Faculty
Neuroscience
Supervisor Name
Dr. Derek Mitchell
Keywords
Audition, Emotion, Localization
Description
This study investigates whether the emotional content of auditory stimuli influences spatial localization abilities, addressing the gap in understanding of how emotional sounds impact spatial processing. While visual emotional stimuli are known to modulate sensory processing through brain regions like the amygdala and locus coeruleus, the effects of emotional auditory stimuli remain less understood.
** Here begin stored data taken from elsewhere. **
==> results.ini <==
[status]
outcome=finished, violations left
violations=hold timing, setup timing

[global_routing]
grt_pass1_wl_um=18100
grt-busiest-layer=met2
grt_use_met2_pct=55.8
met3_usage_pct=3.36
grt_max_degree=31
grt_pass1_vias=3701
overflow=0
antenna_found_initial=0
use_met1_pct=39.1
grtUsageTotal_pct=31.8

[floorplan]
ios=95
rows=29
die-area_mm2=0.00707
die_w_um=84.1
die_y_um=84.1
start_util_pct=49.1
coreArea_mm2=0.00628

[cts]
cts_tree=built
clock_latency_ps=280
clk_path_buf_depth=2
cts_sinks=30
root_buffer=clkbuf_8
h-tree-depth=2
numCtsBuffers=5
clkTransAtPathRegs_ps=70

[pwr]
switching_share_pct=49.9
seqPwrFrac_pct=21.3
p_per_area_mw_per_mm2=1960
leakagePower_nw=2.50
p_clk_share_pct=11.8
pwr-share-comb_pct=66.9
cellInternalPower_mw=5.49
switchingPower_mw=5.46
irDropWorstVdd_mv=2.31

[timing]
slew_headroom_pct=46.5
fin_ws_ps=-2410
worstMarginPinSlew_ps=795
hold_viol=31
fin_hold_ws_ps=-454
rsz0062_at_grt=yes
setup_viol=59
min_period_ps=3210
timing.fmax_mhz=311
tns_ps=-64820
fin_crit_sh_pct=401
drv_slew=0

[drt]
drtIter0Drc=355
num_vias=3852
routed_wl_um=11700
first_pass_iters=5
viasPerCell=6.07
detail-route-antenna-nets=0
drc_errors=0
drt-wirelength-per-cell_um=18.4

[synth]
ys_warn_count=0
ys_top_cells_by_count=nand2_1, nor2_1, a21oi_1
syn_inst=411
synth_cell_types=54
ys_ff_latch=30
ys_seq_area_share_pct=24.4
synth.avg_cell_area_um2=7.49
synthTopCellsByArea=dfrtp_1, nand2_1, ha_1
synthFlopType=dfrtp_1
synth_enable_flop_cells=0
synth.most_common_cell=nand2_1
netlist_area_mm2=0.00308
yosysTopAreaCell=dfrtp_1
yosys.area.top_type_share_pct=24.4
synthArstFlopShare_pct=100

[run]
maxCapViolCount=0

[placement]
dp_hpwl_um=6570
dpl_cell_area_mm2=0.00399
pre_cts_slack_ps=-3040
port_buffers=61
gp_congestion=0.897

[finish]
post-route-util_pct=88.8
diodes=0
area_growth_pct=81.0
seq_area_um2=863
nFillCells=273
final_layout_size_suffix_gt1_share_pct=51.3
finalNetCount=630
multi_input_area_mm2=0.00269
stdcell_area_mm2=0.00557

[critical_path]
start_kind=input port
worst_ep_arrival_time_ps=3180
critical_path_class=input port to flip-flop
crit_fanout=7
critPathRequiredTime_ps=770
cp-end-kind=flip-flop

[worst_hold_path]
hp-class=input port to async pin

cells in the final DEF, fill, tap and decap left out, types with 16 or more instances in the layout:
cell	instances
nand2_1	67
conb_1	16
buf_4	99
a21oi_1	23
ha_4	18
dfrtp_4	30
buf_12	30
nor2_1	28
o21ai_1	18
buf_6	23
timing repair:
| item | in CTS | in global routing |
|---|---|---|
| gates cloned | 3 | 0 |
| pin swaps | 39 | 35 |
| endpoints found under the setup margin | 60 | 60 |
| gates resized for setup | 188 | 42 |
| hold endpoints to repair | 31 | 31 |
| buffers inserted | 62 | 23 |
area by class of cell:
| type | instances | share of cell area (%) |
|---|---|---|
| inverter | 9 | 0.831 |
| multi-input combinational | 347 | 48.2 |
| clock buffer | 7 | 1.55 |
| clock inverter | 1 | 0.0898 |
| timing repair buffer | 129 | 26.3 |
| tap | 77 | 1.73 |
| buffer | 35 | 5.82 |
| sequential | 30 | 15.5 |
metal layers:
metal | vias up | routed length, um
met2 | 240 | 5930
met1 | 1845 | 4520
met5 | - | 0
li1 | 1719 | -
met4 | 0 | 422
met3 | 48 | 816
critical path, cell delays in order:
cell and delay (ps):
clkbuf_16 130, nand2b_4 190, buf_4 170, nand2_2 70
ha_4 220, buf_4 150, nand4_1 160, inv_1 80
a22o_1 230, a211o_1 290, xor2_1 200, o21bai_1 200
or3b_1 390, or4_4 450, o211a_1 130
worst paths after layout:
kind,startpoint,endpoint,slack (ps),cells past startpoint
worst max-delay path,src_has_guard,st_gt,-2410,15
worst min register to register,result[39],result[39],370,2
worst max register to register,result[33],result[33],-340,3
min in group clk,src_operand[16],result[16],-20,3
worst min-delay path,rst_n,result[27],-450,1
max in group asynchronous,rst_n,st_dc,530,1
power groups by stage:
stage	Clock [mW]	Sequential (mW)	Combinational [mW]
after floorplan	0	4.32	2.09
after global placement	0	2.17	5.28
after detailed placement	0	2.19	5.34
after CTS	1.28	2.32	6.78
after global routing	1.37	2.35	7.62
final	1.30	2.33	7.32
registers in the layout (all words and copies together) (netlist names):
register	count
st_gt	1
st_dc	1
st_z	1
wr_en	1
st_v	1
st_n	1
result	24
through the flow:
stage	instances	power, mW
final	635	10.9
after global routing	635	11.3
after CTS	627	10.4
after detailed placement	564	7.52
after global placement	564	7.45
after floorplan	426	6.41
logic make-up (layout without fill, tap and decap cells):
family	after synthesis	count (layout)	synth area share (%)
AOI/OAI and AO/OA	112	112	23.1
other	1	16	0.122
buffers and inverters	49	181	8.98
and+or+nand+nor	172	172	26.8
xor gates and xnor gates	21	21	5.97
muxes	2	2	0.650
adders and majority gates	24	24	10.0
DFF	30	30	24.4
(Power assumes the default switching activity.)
Prior findings suggest emotional sounds may alert listeners to specific stimuli while distracting from others, yet the impact on spatial localization—critical for navigation in emotionally charged settings—has not been thoroughly examined.
Our primary objective is to determine if emotionally negative sounds improve localization accuracy and reaction times compared to neutral sounds. We hypothesize that emotional sounds will activate emotion- and attention-related neural circuits, enhancing spatial representation relative to neutral sounds. This cognitive neuroscience study employs a mixed within-subjects and between-subjects design using an audiodome—a sound attenuation environment with a specialized auditory presentation system.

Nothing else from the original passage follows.